Dans les années 1770, un architecte du Roi quitte les fastes de Versailles pour remanier une demeure du Bourbonnais. Son œuvre au Creux témoigne d’un classicisme sobre et maîtrisé.
Un architecte du Roi
Nicolas-Martial Foacier appartient à cette génération d’architectes formés au contact des grands chantiers royaux. Versailles n’est pas qu’un palais : c’est une école, où s’élabore une grammaire (proportions, symétrie, sobriété des ornements) qui essaimera dans toute la France du XVIIIᵉ siècle.
Le chantier du Creux
C’est François-Marie de Fougières, sous-gouverneur des enfants de France, qui fait appel à lui.

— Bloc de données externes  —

`src/rtl/counter_bank_pkg.sv`:
```
// Shared types for the counter bank: counting modes, per-channel FSM states
// and the width of each channel's mode field.
package counter_bank_pkg;

  localparam int MODE_W = 2;

  typedef enum logic [MODE_W-1:0] {
    CNT_WRAP    = 2'b00,
    CNT_SAT     = 2'b01,
    CNT_ONESHOT = 2'b10,
    CNT_RSVD    = 2'b11
  } cnt_mode_t;

  typedef enum logic {
    ARMED = 1'b0,
    DONE  = 1'b1
  } cnt_state_t;

  // SAT and ONESHOT both park on the terminal value; WRAP and the reserved code wrap.
  function automatic logic mode_holds(input cnt_mode_t mode);
    return (mode == CNT_SAT) || (mode == CNT_ONESHOT);
  endfunction

endpackage

```
`src/rtl/counter_channel.sv`:
```
// One counter channel: value register, one-cycle terminal-count pulse and
// the ARMED/DONE one-shot FSM.
module counter_channel
  import counter_bank_pkg::*;
#(
  parameter int WIDTH = 8
) (
  input  logic              clk_i,
  input  logic              rst_i,
  input  logic              en_i,
  input  logic              clr_i,
  input  logic              load_i,
  input  logic              dir_i,
  input  logic [MODE_W-1:0] mode_i,
  input  logic [WIDTH-1:0]  limit_i,
  input  logic [WIDTH-1:0]  load_value_i,
  output logic [WIDTH-1:0]  value_o,
  output logic              tc_o,
  output logic              done_o
);

  cnt_state_t       state_q, state_d;
  logic [WIDTH-1:0] value_q, value_d;
  logic             tc_q, tc_d;
  logic             at_term;
  cnt_mode_t        mode;

  assign mode = cnt_mode_t'(mode_i);

  // Counting up, anything at or beyond the limit is treated as terminal.
  assign at_term = dir_i ? (value_q >= limit_i) : (value_q == '0);

  // NOTE: every signal driven here gets its default first, so no path can infer a latch.
  always_comb begin
    state_d = state_q;
    value_d = value_q;
    tc_d    = 1'b0;
    if (clr_i) begin
      value_d = '0;
      state_d = ARMED;
    end else if (load_i) begin
      value_d = load_value_i;
      state_d = ARMED;
    end else if (en_i && (state_q == ARMED)) begin
      if (!at_term) begin
        value_d = dir_i ? value_q + WIDTH'(1) : value_q - WIDTH'(1);
        tc_d    = dir_i ? (value_d == limit_i) : (value_d == '0);
        if (tc_d && (mode == CNT_ONESHOT)) state_d = DONE;
      end else if (!mode_holds(mode)) begin
        // Wrap target is a terminal again only when the limit is zero.
        value_d = dir_i ? '0 : limit_i;
        tc_d    = (limit_i == '0);
      end
    end
  end

  // NOTE: state registers use non-blocking assignments so every flop samples pre-edge values.
  always_ff @(posedge clk_i or posedge rst_i) begin
    if (rst_i) begin
      state_q <= ARMED;
      value_q <= '0;
      tc_q    <= 1'b0;
    end else begin
      state_q <= state_d;
      value_q <= value_d;
      tc_q    <= tc_d;
    end
  end

  assign value_o = value_q;
  assign tc_o    = tc_q;
  assign done_o  = (state_q == DONE);

endmodule

```
`src/rtl/counter_bank.sv`:
```
// Bank of independent counter channels with packed per-channel ports.
// Optional snapshot register enabled by defining CNT_SNAPSHOT_EN.
module counter_bank
  import counter_bank_pkg::*;
#(
  parameter int CHANNELS = 4,
  parameter int WIDTH    = 8
) (
  input  logic                       clk_i,
  input  logic                       rst_i,
  input  logic [CHANNELS-1:0]        en_i,
  input  logic [CHANNELS-1:0]        clr_i,
  input  logic [CHANNELS-1:0]        load_i,
  input  logic [CHANNELS-1:0]        dir_i,
  input  logic [MODE_W*CHANNELS-1:0] mode_i,
  input  logic [WIDTH*CHANNELS-1:0]  limit_i,
  input  logic [WIDTH*CHANNELS-1:0]  load_value_i,
  output logic [WIDTH*CHANNELS-1:0]  value_o,
  output logic [CHANNELS-1:0]        tc_o,
  output logic [CHANNELS-1:0]        done_o,
  input  logic                       snap_i,
  output logic [WIDTH*CHANNELS-1:0]  snap_value_o
);

  for (genvar c = 0; c < CHANNELS; c++) begin : g_ch
    counter_channel #(.WIDTH(WIDTH)) u_channel (
      .clk_i        (clk_i),
      .rst_i        (rst_i),
      .en_i         (en_i[c]),
      .clr_i        (clr_i[c]),
      .load_i       (load_i[c]),
      .dir_i        (dir_i[c]),
      .mode_i       (mode_i[MODE_W*c +: MODE_W]),
      .limit_i      (limit_i[WIDTH*c +: WIDTH]),
      .load_value_i (load_value_i[WIDTH*c +: WIDTH]),
      .value_o      (value_o[WIDTH*c +: WIDTH]),
      .tc_o         (tc_o[c]),
      .done_o       (done_o[c])
    );
  end

`ifdef CNT_SNAPSHOT_EN
  logic [WIDTH*CHANNELS-1:0] snap_q;

  // Captures the registered values, i.e. the pre-update count of this edge.
  always_ff @(posedge clk_i or posedge rst_i) begin
    if (rst_i)       snap_q <= '0;
    else if (snap_i) snap_q <= value_o;
  end

  assign snap_value_o = snap_q;
`else
  logic unused_snap;
  assign unused_snap  = snap_i;
  assign snap_value_o = '0;
`endif

endmodule

```
`config.mk`:
```
export PLATFORM = sky130hd
export DESIGN_NAME = counter_bank
export DESIGN_NICKNAME = d
export VERILOG_FILES = /design/src/rtl/counter_bank_pkg.sv /design/src/rtl/counter_channel.sv /design/src/rtl/counter_bank.sv
export SDC_FILE = /design/constraint.sdc
export NUM_CORES = 1
export LEC_CHECK = 0
export CAP_MARGIN = 15
export CORE_MARGIN = 2
export CORE_UTILIZATION = 53
export DETAILED_ROUTE_END_ITERATION = 8
export PLACE_DENSITY = 0.95
export SYNTH_ARGS = -nofsm -noshare
export SYNTH_HDL_FRONTEND = slang
export SYNTH_SLANG_ARGS = --single-unit
```
`constraint.sdc`:
```
create_clock -name clk_i -period 8.3 [get_ports clk_i]
set_input_delay 1.245 -clock clk_i [delete_from_list [all_inputs] [get_ports clk_i]]
set_output_delay 1.245 -clock clk_i [all_outputs]
set_load 0.02 [all_outputs]
```
After elaboration in Yosys (flattened, before gate mapping):

Index checks and enable logic that the tools add are counted.

* input port bits: 91
* bits in latches: 0
* ROM bits: 0
* memory bits (writable): 0
* memories: 0
* flip-flop bits (word level): 40
* logic and storage cells: 164

* shift operators: 0
* div/mod/pow operators: 0
* add/sub/neg operators: 8
* $mul: 0
* reduce and logical (&&, ||, !) cells: 40
* $lt $le $gt $ge: 4
* bitwise logic cells: 4
* multiplexer cells: 76
* equality and inequality tests: 20

Operators with widths (count)
* $mux W8: 28
* $logic_not A8 Y1: 12
* $mux W1: 48
* $add A8 B1 Y8 const B: 4
* $eq A8 B8 Y1: 4
* $ge A8 B8 Y1: 4
* $sub A8 B1 Y8 const B: 4
* $reduce_bool A3 Y1: 8
* $ne A4 B4 Y1 const B: 4
* $ne A3 B3 Y1 const B: 4
* $reduce_and A3 Y1: 4
* $eq A2 B1 Y1 const B: 4
* $eq A2 B2 Y1 const B: 4
* $logic_and A1 B1 Y1: 8
* $reduce_and A2 Y1: 4
* $logic_or A1 B1 Y1: 4
* $not A1 Y1: 4

Longest topological paths before layout:

* depth after elaboration: 10
* mapped depth: 12
* mapped depth without buffers: 10

Modules after synthesis:

A second synthesis with hierarchy kept.

* cells, all modules: 747
* area, all modules: 6192.2 um^2

Modules (own cells, without submodules)
* counter_channel at g_ch[2].u_channel ...: sequential area each 250.2 um^2, area an instance 1487.7 um^2, times used 2, cells each 176
* counter_channel at g_ch[0].u_channel ...: sequential area each 250.2 um^2, area an instance 1486.4 um^2, times used 2, cells each 181
* counter_bank: sequential area each 0.0 um^2, area an instance 244.0 um^2, times used 1, cells each 33

Worst setup path before layout:

Ideal clock, no wire load.

* path kind: input -> register
* start point: input port dir_i[1]
* end point: register g_ch[1].u_channel.tc_q
* data arrival time: 3.432 ns
* data required time: 8.201 ns
* cell stages on the path: 8
* slack: 4.768 ns
* buffers on the path: 0
* cell sequence: inv_1 -> ha_1 -> a211oi_2 -> nor2_1 -> xor2_1 -> or4_1 -> or4_1 -> a311oi_1

* word-level cells in the longest chain between the ends: 7

RTL lines
* start, declared: line counter_bank.sv:14 `input logic [CHANNELS-1:0] dir_i,`
* $mux W8: line counter_channel.sv:46 `value_d = dir_i ? value_q + WIDTH'(1) : value_q - WIDTH'(1);`
* $eq A8 B8 Y1 / $logic_not A8 Y1 (equally long branches): line counter_channel.sv:47 `tc_d = dir_i ? (value_d == limit_i) : (value_d == '0);`
* $mux W1: line counter_channel.sv:47
* $mux W1 *: line counter_channel.sv:45 `if (!at_term) begin`
* $mux W1 *: line counter_channel.sv:44 `end else if (en_i && (state_q == ARMED)) begin`
* $mux W1 *: line counter_channel.sv:41 `end else if (load_i) begin`
* $mux W1 *: line counter_channel.sv:38 `if (clr_i) begin`
* via g_ch[1].u_channel.tc_d: line counter_channel.sv:24 `logic tc_q, tc_d;`
* end signal, assigned: line counter_channel.sv:66 `tc_q <= tc_d;`
* end, declared: line counter_channel.sv:24

Mark *: on every way through the listed nets, which the timed path passes. The rest lies on a longest branch.
A chain may end at the register's enable or synchronous reset.

Worst setup path after layout:

Same ends and word-level chain as after synthesis.

==> results.ini <==
[setup_path]
cp.arrival_ps = 4420
cp-start-kind = primary input
crit_path_max_incr_delay_ps = 590
path_class = in2reg
critPathRequiredTime_ps = 8490
worst_r2r_startpoint = g_ch[1].u_channel.value_o[0]
cp_max_fo = 11
crit_start = dir_i[1]
cp_top_family = simple AND/OR/NAND/NOR gates
crit_chain = clkdlybuf4s50_1 -> inv_1 -> ha_1 -> nand2b_1 -> a21oi_1 -> xor2_1 -> or4_1 -> or4_1 -> a311oi_1
crit_buf_inv = 2
end_kind = flip-flop
cpMostUsedCell = or4_1
crit_slowest_cell = clkdlybuf4s50_1

[worst_hold_path]
hp-class = reg2reg
hp-start = g_ch[0].u_channel.done_o

[route]
routed_wl_um = 15000
wire_per_inst_um = 16.0
via_count = 5563
drt_iter0_drc = 387
drt-pass1-iter-count = 7
drc = 0
drtAntennaViolNets = 0
viasPerCell = 5.92

[placed_design]
place_area_um2 = 6690
hpwl_um = 11900
io_buffers = 129
routabilityCongestion = 0.948

[final_layout]
multiInputGateArea_um2 = 3920
num_antenna_cells = 0
final_cell_area_um2 = 6790
nNetsFinal = 961
area.sequential_um2 = 1000
syn2layout_area_growth_pct = 23.1
n_fill_cell = 826
utilization_pct = 66.4
layout-drive-gt1-share_pct = 3.24

[power]
powerDensity_nw_per_um2 = 154
leakage_nw = 3.04
peakVddDrop_v = 0.0000739

[timing]
layout_min_cycle_time_ps = 4230
fmax_mhz = 237
finClkSkew_ps = 13.1
rsz0062_at_grt = no
timing.slew.headroom_pct = 39.0
fin_crit_sh_pct = 50.9
fin_tns_setup_ps = 0
worstMarginPinSlew_ps = 909
final-max-slew-violation-count = 0
timing.hold.ws_ps = 516
setup_viol = 0
finalHoldViolCount = 0

[logic_synthesis]
yosysUniqueCellTypes = 63
synth-seq-cells = 40
synth_area_leaders = dfrtp_1, ha_1, xnor2_1, buf_4, inv_1
synth_edf_count = 0
syn-cell-area_um2 = 5520
synth.avg_cell_area_um2 = 7.89
synth_most_common_cell = inv_1
synth-main-ff-cell = dfrtp_1
synth_commonest_cells = inv_1, ha_1, nor2_1
synth_top_area_cell = dfrtp_1
synthCells = 699
yosysSeqAreaShare_pct = 18.1
netlist.area_leader.share_pct = 18.1
ys_warn_count = 0
synthArstFlopShare_pct = 100

[global_route]
grt_util_met2_pct = 45.9
grt_max_degree = 41
grt_pass1_vias = 5292
grt_util_met3_pct = 3.86
grtUsageTotal_pct = 26.4
grt_use_met1_pct = 34.0
grt_pass1_wl_um = 24700
busiest_layer = met2
antenna_found_initial = 0
overflow = 0

[clock_tree]
cts.htree.levels = 2
cts_tree = done
numCtsBuffers = 5
postCtsSetupBuffers = 0
holdBufCountCts = 0
root_buffer = clkbuf_8
insertion_delay_ps = 300
cts_max_path_buffers = 2
postCtsResizedCells = 0
clock_sinks = 40
clk_pin_slew_ps = 100

[die]
core_um2 = 10200
dieArea_um2 = 11200
die_h_um = 106
ios = 163
start_util_pct = 53.9
num_rows = 37
die_w_um = 106

[flow_run]
max-cap-violations = 0

[run_status]
status = finished, final reports clean

==> per-stage QoR <==
step	cells	setup slack, ps	power (mW)
2_1_floorplan	730	4770	0.711
3_3_place_gp	931	3890	0.873
3_5_place_dp	931	3820	0.893
4_1_cts	939	4140	1.04
5_1_grt	939	3850	1.13
6_report	939	4070	1.05
==> worst paths after layout <==
check                                               endpoint  slack, ps  cells after the start
min in group asynchronous             g_ch[1].u_channel.tc_o       1370                      3
worst max-delay path                  g_ch[1].u_channel.tc_o       4070                      9
worst max register to register        g_ch[1].u_channel.tc_o       5140                      8
worst min register to register      g_ch[0].u_channel.done_o        520                      1
max in group asynchronous       g_ch[3].u_channel.value_o[1]       6560                      3
worst min-delay path                g_ch[0].u_channel.done_o        520                      1
==> cell type report <==
cell class / count / area share, %
well taps: 136 / 2.51
clock buffers: 6 / 1.22
flip-flops and latches: 40 / 14.7
repair buffers: 133 / 19.5
multi-input cells: 548 / 57.8
inverters: 74 / 4.09
clock inverters: 2 / 0.221
==> cell families after synthesis <==
kind of cell             after synthesis  share of synthesized area, %
AO/OA/AOI/OAI                        182                          22.6
XOR/XNOR                              56                          9.39
adder cells (fa/ha/maj)               68                          16.0
buffers and inverters                142                          12.9
flip-flops                            40                          18.1
multiplexers                          11                          2.15
other                                  1                        0.0680
AND/OR/NAND/NOR                      199                          18.8
==> state kept, by name, summed over array words and instances (netlist names) <==
| register | flops |
|---|---|
| g_ch.u_channel.value_o | 32 |
| g_ch.u_channel.tc_o | 4 |
| g_ch.u_channel.done_o | 4 |
==> report_power, final <==
| part | switching (mW) | internal (mW) |
|---|---|---|
| Clock | 0.0768 | 0.0675 |
| Combinational | 0.344 | 0.296 |
| Sequential | 0.0434 | 0.218 |
| Total | 0.465 | 0.581 |
==> metal layers <==
| layer | up-vias | routed length (um) |
|---|---|---|
| li1 | 2661 | - |
| met1 | 2554 | 6210 |
| met2 | 301 | 7200 |
| met3 | 47 | 1280 |
| met4 | 0 | 328 |
| met5 | - | 0 |
==> layout by cell type (no fill, tap or decap), types with 15 or more instances in the layout <==
cell,instances
a21oi_1,43
a221oi_1,21
clkdlybuf4s50_1,129
conb_1,32
dfrtp_1,40
ha_1,64
inv_1,73
nand2_1,34
nand3_1,15
nor2_1,47
nor2b_1,20
nor3_1,20
o21ai_0,34
xnor2_1,38
xor2_1,16
(Power assumes the default switching activity.)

La demeure médiévale est alors profondément remaniée : corps de logis central surélevé, fronton triangulaire, ailes en saillie et pavillons mansardés referment une cour d’honneur. L’essentiel de la silhouette que l’on voit aujourd’hui date de cette campagne.
Une élégance de mesure
Ce qui frappe au Creux, ce n’est pas l’ostentation, mais la justesse. Foacier transpose la rigueur versaillaise à l’échelle d’une demeure de famille : pierre locale, ardoise, baies régulières, lignes nettes.
Un héritage vivant
Deux siècles et demi plus tard, le château porte toujours la signature de Foacier. Restauré par Edmond Duthoit à la fin du XIXᵉ siècle, il a conservé son parti d’origine.